* Exercise data *
= = = = = = =

[src/rtl/bram_s16_bit_reader_pkg.sv]
// Shared definitions for the bit-serial block-RAM reader: FSM states and word/counter widths.
package bram_s16_bit_reader_pkg;

    localparam int unsigned WORD_W    = 16;
    localparam int unsigned BIT_CNT_W = 4;

    typedef enum logic [1:0] {
        ST_IDLE,
        ST_FETCH,
        ST_LOAD,
        ST_STREAM
    } state_t;

endpackage

[src/rtl/bram_s16_bit_reader_word_shifter.sv]
// 16-bit load/shift-right register with a bit counter; 'last' flags the 16th bit of a word.
module bram_word_shifter
    import bram_s16_bit_reader_pkg::*;
(
    input  logic              clk,
    input  logic              rst_n,
    input  logic              load,
    input  logic              shift,
    input  logic [WORD_W-1:0] din,
    output logic              bit_out,
    output logic              last
);

    logic [WORD_W-1:0]    word;
    logic [BIT_CNT_W-1:0] bit_cnt;

    always_ff @(posedge clk or negedge rst_n) begin
        if (!rst_n) begin
            word    <= '0;
            bit_cnt <= '0;
        end else if (load) begin
            word    <= din;
            bit_cnt <= '0;
        end else if (shift) begin
            word    <= {1'b0, word[WORD_W-1:1]};
            bit_cnt <= bit_cnt + BIT_CNT_W'(1);
        end
    end

    assign bit_out = word[0];
    assign last    = &bit_cnt;

endmodule

[src/rtl/bram_s16_bit_reader.sv]
// Bit-serial drain of a 16-bit BRAM read port, LSB first, gapless across words.
// Optional BRAM_BIT_READER_LOOP_EN: restart at the captured address after every pass until ABORT.
module bram_s16_bit_reader
    import bram_s16_bit_reader_pkg::*;
#(
    parameter int unsigned ADDR_W = 8,
    parameter int unsigned DATA_W = 16
) (
    input  logic              CLK,
    input  logic              RST_N,
    input  logic              START,
    input  logic [ADDR_W-1:0] START_ADDR,
    input  logic [ADDR_W:0]   NUM_WORDS,
    input  logic              ABORT,
    output logic              RAM_EN,
    output logic [ADDR_W-1:0] RAM_ADDR,
    input  logic [DATA_W-1:0] RAM_DO,
    output logic              BIT_OUT,
    output logic              BIT_VALID,
    input  logic              BIT_READY,
    output logic              BUSY,
    output logic              DONE
);

    localparam int unsigned CNT_W = ADDR_W + 1;

    if (DATA_W != WORD_W) begin : g_bad_width
        $error("bram_s16_bit_reader: DATA_W must be 16");
    end

    state_t            state;
    logic [ADDR_W-1:0] start_addr_q;
    logic [CNT_W-1:0]  num_words_q;
    logic [CNT_W-1:0]  words_left;
    logic              beat;
    logic              last_bit;
    logic              shift_load;
    logic              shift_en;

    assign beat       = BIT_VALID & BIT_READY;
    // Reload from the prefetched RAM_DO on the 16th beat keeps the stream gapless.
    assign shift_load = (state == ST_LOAD) ||
                        ((state == ST_STREAM) && beat && last_bit && (words_left != '0));
    assign shift_en   = (state == ST_STREAM) && beat;
    assign BUSY       = (state != ST_IDLE);

    bram_word_shifter u_shifter (
        .clk     (CLK),
        .rst_n   (RST_N),
        .load    (shift_load),
        .shift   (shift_en),
        .din     (RAM_DO),
        .bit_out (BIT_OUT),
        .last    (last_bit)
    );

    always_ff @(posedge CLK or negedge RST_N) begin
        if (!RST_N) begin
            state        <= ST_IDLE;
            RAM_EN       <= 1'b0;
            RAM_ADDR     <= '0;
            BIT_VALID    <= 1'b0;
            DONE         <= 1'b0;
            start_addr_q <= '0;
            num_words_q  <= '0;
            words_left   <= '0;
        end else begin
            RAM_EN <= 1'b0;
            DONE   <= 1'b0;
            case (state)
                ST_IDLE: begin
                    if (START && !ABORT) begin
                        if (NUM_WORDS == '0) begin
                            DONE <= 1'b1;
                        end else begin
                            state        <= ST_FETCH;
                            RAM_EN       <= 1'b1;
                            RAM_ADDR     <= START_ADDR;
                            start_addr_q <= START_ADDR;
                            num_words_q  <= NUM_WORDS;
                        end
                    end
                end
                ST_FETCH: begin
                    state <= ST_LOAD;
                end
                ST_LOAD: begin
                    state      <= ST_STREAM;
                    BIT_VALID  <= 1'b1;
                    words_left <= num_words_q - CNT_W'(1);
                    if (num_words_q != CNT_W'(1)) begin
                        RAM_EN   <= 1'b1;
                        RAM_ADDR <= start_addr_q + ADDR_W'(1);
                    end
                end
                ST_STREAM: begin
                    if (beat && last_bit) begin
                        if (words_left != '0) begin
                            words_left <= words_left - CNT_W'(1);
                            if (words_left != CNT_W'(1)) begin
                                RAM_EN   <= 1'b1;
                                RAM_ADDR <= RAM_ADDR + ADDR_W'(1);
                            end
                        end else begin
                            BIT_VALID <= 1'b0;
                            DONE      <= 1'b1;
`ifdef BRAM_BIT_READER_LOOP_EN
                            state    <= ST_FETCH;
                            RAM_EN   <= 1'b1;
                            RAM_ADDR <= start_addr_q;
`else
                            state <= ST_IDLE;
`endif
                        end
                    end
                end
                default: state <= ST_IDLE;
            endcase
            // ABORT overrides whatever the state logic scheduled this cycle.
            if (ABORT && (state != ST_IDLE)) begin
                state     <= ST_IDLE;
                BIT_VALID <= 1'b0;
                RAM_EN    <= 1'b0;
                DONE      <= 1'b0;
            end
        end
    end

endmodule

[config.mk]
export PLATFORM = sky130hd
export DESIGN_NAME = bram_s16_bit_reader
export DESIGN_NICKNAME = d
export VERILOG_FILES = /design/src/rtl/bram_s16_bit_reader_pkg.sv /design/src/rtl/bram_s16_bit_reader_word_shifter.sv /design/src/rtl/bram_s16_bit_reader.sv
export SDC_FILE = /design/constraint.sdc
export NUM_CORES = 1
export LEC_CHECK = 0
export BUFFER_PORTS_ARGS = -buffer_cell sky130_fd_sc_hd__buf_2
export CAP_MARGIN = 5
export CORE_MARGIN = 4
export CORE_UTILIZATION = 55
export DETAILED_ROUTE_END_ITERATION = 7
export GPL_TIMING_DRIVEN = 0
export PLACE_DENSITY = 0.88
export SYNTH_ARGS = -nofsm -noshare
export SYNTH_HDL_FRONTEND = slang
export SYNTH_SLANG_ARGS = --single-unit
[constraint.sdc]
create_clock -name CLK -period 3.2 [get_ports CLK]
set_input_delay 0.48 -clock CLK [delete_from_list [all_inputs] [get_ports CLK]]
set_output_delay 0.48 -clock CLK [all_outputs]
set_load 0.005 [all_outputs]
# After elaboration in Yosys (flattened, before gate mapping)
# Index checks and enable logic that the tools add are counted.
[word_totals]
ff_bits = 59
latch_bits = 0
ramBits = 0
rom_bits = 0
wordCells = 92
mem_count = 0
[classes]
add_sub_neg = 5
multipliers = 0
n_div = 0
n_lt_le_gt_ge = 0
eq_ne = 15
shift = 0
muxes = 38
n_bitwise = 2
n_reduce_logical = 22
[op_table]
columns = ["op", "n"]
rows = [
  ["2-to-1 mux 8 bit", 6],
  ["2-to-1 mux 16 bit", 2],
  ["one-hot mux 8 bit (3 select lines)", 1],
  ["2-to-1 mux 9 bit", 2],
  ["!= test 9 x 1 -> 1 bit (second input constant)", 2],
  ["one-hot mux 9 bit (2 select lines)", 1],
  ["subtractor 9 x 1 -> 9 bit (second input constant)", 2],
  ["adder 8 x 1 -> 8 bit (second input constant)", 2],
  ["2-to-1 mux 1 bit", 15],
  ["2-to-1 mux 2 bit", 5],
  ["logical NOT 9 bit", 1],
  ["AND reduction 3 bit", 3],
  ["nonzero test 9 bit", 1],
  ["2-to-1 mux 4 bit", 2],
  ["!= test 2 x 1 -> 1 bit (second input constant)", 4],
  ["one-hot mux 2 bit (4 select lines)", 1],
  ["AND reduction 4 bit", 2],
  ["AND reduction 7 bit", 1],
  ["logical AND 1 bit", 6],
  ["!= test 3 bit (second input constant)", 2],
  ["nonzero test 2 bit", 3],
  ["nonzero test 3 bit", 2],
  ["adder 4 x 1 -> 4 bit (second input constant)", 1],
  ["equality test 2 bit (second input constant)", 2],
  ["other kinds (11)", 13],
]

# Logic depth before layout (Yosys ltp)
[logic_depth]
depth_word = 6
ltp_mapped = 11
mapped_depth_nobuf = 8

# By module
# A second synthesis with hierarchy kept.
[unflattened]
cells_unflattened = 350
hier_area_um2 = 3490.8
[modules_own_cells]
columns = ["module", "n_inst", "cells_each", "area_per_inst_um2", "seq_area_each_um2"]
rows = [
  ["bram_s16_bit_reader", 1, 263, 2552.4, 975.9],
  ["bram_word_shifter", 1, 87, 938.4, 500.5],
]

# Least setup slack after synthesis
# Ideal clock, no wire load.
[synth_timing]
kind = "flip-flop to flip-flop"
from = "register state[0]"
to = "register RAM_ADDR[6]"
setup_ns = 0.149
arrival_ns = 2.356
slack_ns = 0.694
stages_incl_launch_ff = 12
n_path_buf = 3
period_less_slack_ns = 2.506
path_cell_list = "dfrtp_1 ha_1 buf_2 buf_6 buf_4 mux2_2 ha_1 nand4_1 a22oi_1 nor2_1 a2111oi_0 a221oi_2"
[synth_between]
elab_chain_cells = 3
[synth_rtl]
columns = ["item", "line_no", "rtl"]
rows = [
  ["start: declaration", "bram_s16_bit_reader.sv:31", "state_t state;"],
  ["start signal: assignment", "bram_s16_bit_reader.sv:59", "state <= ST_IDLE;"],
  ["start signal: assignment", "bram_s16_bit_reader.sv:76", "state <= ST_FETCH;"],
  ["start signal: assignment", "bram_s16_bit_reader.sv:85", "state <= ST_LOAD;"],
  ["equality test 2 bit or logical NOT 2 bit (tied branches)", "bram_s16_bit_reader.sv:70", "case (state)"],
  ["!= test 2 x 1 -> 1 bit (no source line) (tied with other cells)", "n/a", ""],
  ["AND reduction 7 bit (no source line)", "n/a", ""],
  ["end signal: assignment", "bram_s16_bit_reader.sv:93", "RAM_ADDR <= start_addr_q + ADDR_W'(1);"],
  ["end signal: assignment", "bram_s16_bit_reader.sv:102", "RAM_ADDR <= RAM_ADDR + ADDR_W'(1);"],
  ["end: declaration", "bram_s16_bit_reader.sv:16", "output logic [ADDR_W-1:0] RAM_ADDR,"],
]
# Several ways; a longest one is shown, not always the timed one.
# A chain may end at the register's enable or synchronous reset.

# Final worst setup path
# Same ends and word-level chain as after synthesis.

==> out/metrics.yaml <==
sta:
  finalCritPeriodShare: 0.905
  worst_slew_pin_slew_ns: 0.764
  layout_setup_ws_ns: 0.303
  grt_setup_unrepaired: "false"
  finalCriticalPeriod_ns: 2.90
  slew_viol_final: 0
  finalClockSkew_ns: 0.0127
  hold_viol: 0
  fin_setup_tns_ns: 0
  whs_ns: 0.177
  finalSetupViolations: 0
  fmax_mhz: 345
  max_slew_margin: 0.491
synth:
  synth_async_sr_flop_share: 1.00
  synth_top_area_cell: "dfrtp_1"
  synth.area.top_cells: "dfrtp_1 43%, nand2_1 6.8%, mux2_1 4.9%, ha_1 4.0%, nor2_1 3.5%"
  postSynthRegisterBits: 59
  yosysUniqueCellTypes: 63
  syn_area_per_cell_um2: 9.23
  syn-num-nets: 421
  yosysWarnings: 0
  seq_area_frac_synth: 0.430
  synth_commonest_cells: "62 x nand2_1, 59 x dfrtp_1, 32 x nor2_1, 16 x a31oi_1"
  synth_edf_count: 0
  syn_area_mm2: 0.00343
  yosys_most_used_dff: "dfrtp_1"
  yosysTopAreaCellShare: 0.430
  syn_inst: 372
  yosysMostFrequentCell: "nand2_1"
critical_path:
  cp_data_arrival_time_ns: 3.10
  crit_buf_inv: 3
  r2r_slack_ns: 0.30
  crit_chain: "ha_1 > buf_2 > buf_6 > buf_4 > mux2_2 > ha_1 > nand4_1 > a22oi_1 > nor2_1 > a2111oi_1 > a221oi_2"
  cp_top_family: "compound AO/OA/AOI/OAI gates"
  r2r-start: "state[0]"
  r2r_end: "RAM_ADDR[6]"
  critPathMostFrequentCell: "ha_1"
  ff2ff_path_depth: 11
  end_kind: "flop"
  crit_required_ns: 3.40
  setup.worst_path.start_class: "flop"
  crit_path_max_fanout: 10
  critPathSlowestCell: "a2111oi_1"
  max_stage_delay_ns: 0.44
  criticalPathCategory: "flop to flop"
run_status:
  status: "finished clean"
clock_network:
  cts-root-buf: "clkbuf_8"
  htreeDepth: 3
  clk_pin_slew_ns: 0.07
  clockBufferDepth: 2
  cts_made_buffers: 9
  clk_latency_ns: 0.35
  tritoncts: "yes"
  clock-sinks: 59
  holdBufCountCts: 0
floorplan:
  ioPinCount: 51
  core_mm2: 0.00599
  dieWidth_um: 87.0
  die_area_mm2: 0.00757
  fp-row-count: 28
  die_h_um: 87.0
  start_util: 0.573
job:
  maxCapViolCount: 0
pwr:
  p_leak_uw: 0.00176
  p_per_area_mw_per_mm2: 939
  vdd_drop_max_v: 0.000523
detailed_routing:
  drc: 0
  ant_nets: 0
  drt_iter0_drc: 319
  wl_per_cell_um: 16.8
  via_per_inst: 6.11
  first_pass_iters: 5
  vias: 3126
  wl_mm: 8.60
layout:
  fin_nets: 482
  post-route-util: 0.661
  drive_gt1_frac: 0.208
  area.growth.synth_to_final_pct: 15.3
  diodes: 0
  final_area_mm2: 0.00396
global_routing:
  grt_pass1_wl_mm: 14.5
  first_global_vias: 3001
  grt_max_degree: 60
  grt_use_total: 0.242
  antenna_found_initial: 0
  overflow: 0
placed_design:
  hpwl_mm: 6.16
  dpl-instance-area_mm2: 0.00378
  portBuffers: 50
  dp_slack_ns: 0.285
  gp_congestion: 0.903
worst_hold_path:
  hp-class: "input pin to asynchronous set/reset pin"
## cells by family (layout without fill, tap and decap cells)
logic type | count (synthesis) | count (layout) | share of synthesized area
xor+xnor | 15 | 15 | 0.0383
buf+inv | 31 | 96 | 0.0412
mux | 19 | 19 | 0.0616
flops | 59 | 59 | 0.430
fa+ha+maj | 11 | 11 | 0.0401
simple gates | 151 | 151 | 0.211
compound gates | 86 | 86 | 0.179
## layer usage
layer	wire length, um	track usage	share of wire	vias to the layer above
li1	-	-	-	1449
met1	3550	0.314	0.41	1511
met2	4190	0.395	0.49	149
met3	708	0.0530	0.082	17
met4	158	0.0935	0.018	0
met5	0	0	0	-
## report_power, final
part,internal (uW),total [uW],switching (uW)
logic,733,1640,906
registers,1100,1450,346
clock network,338,630,292
total,2170,3720,1540
## how the worst max path moves through the flow
stage | from | to | slack (ns) | depth (start not counted)
floorplan | state[0] | RAM_ADDR[6] | 0.69 | 11
global placement | state[0] | RAM_ADDR[6] | 0.41 | 11
detailed placement | state[0] | RAM_ADDR[6] | 0.29 | 11
CTS | state[0] | RAM_ADDR[6] | 0.29 | 11
global route | state[0] | RAM_ADDR[6] | 0.09 | 11
finish | state[0] | RAM_ADDR[6] | 0.30 | 11
## stage by stage
step                      total power [uW]  std cells
after floorplan                       2560        372
after global placement                2940        497
after detailed placement              3060        497
after CTS                             3700        512
after global routing                  3990        512
final                                 3720        512
## state kept, by name, summed over array words and instances, names as in the netlist
register / cells
u_shifter.word: 16
num_words_q: 9
words_left: 9
RAM_ADDR: 8
start_addr_q: 8
u_shifter.bit_cnt: 4
state: 2
BIT_VALID: 1
DONE: 1
RAM_EN: 1
## layout by cell type (no fill, tap or decap), types with 6 or more instances in the layout
master / n
xnor2_1: 7
xor2_1: 8
o21ai_0: 6
clkbuf_8: 12
clkbuf_1: 6
a31oi_1: 16
nor2_1: 32
ha_1: 11
nand3_1: 12
a21oi_1: 15
nor3_1: 7
dfrtp_1: 59
mux2_1: 15
buf_2: 54
o21ai_1: 6
nand2_1: 62
inv_1: 14
## what timing repair did
item	CTS	global route
buffers inserted	0	0
setup endpoints to repair	0	1
resized for setup	0	1
## final cells by class
type,count,area [um^2]
buffer,16,85.1
clock buffer,13,169
clock inverter,2,10.0
fill,479,2030
inverter,15,56.3
multi-input combinational,282,1820
sequential,59,1480
tap,75,93.8
timing repair buffer,50,253
No activity file was read; power rests on OpenSTA's default activity.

= = = = = = =

* Your goal *
Retype, in the same exact form, the lines of the material above from the line holding "default: state <= ST_IDLE;" through the line holding "export DESIGN_NICKNAME = d".

* Solution to this problem *
                default: state <= ST_IDLE;
            endcase
            // ABORT overrides whatever the state logic scheduled this cycle.
            if (ABORT && (state != ST_IDLE)) begin
                state     <= ST_IDLE;
                BIT_VALID <= 1'b0;
                RAM_EN    <= 1'b0;
                DONE      <= 1'b0;
            end
        end
    end

endmodule

[config.mk]
export PLATFORM = sky130hd
export DESIGN_NAME = bram_s16_bit_reader
export DESIGN_NICKNAME = d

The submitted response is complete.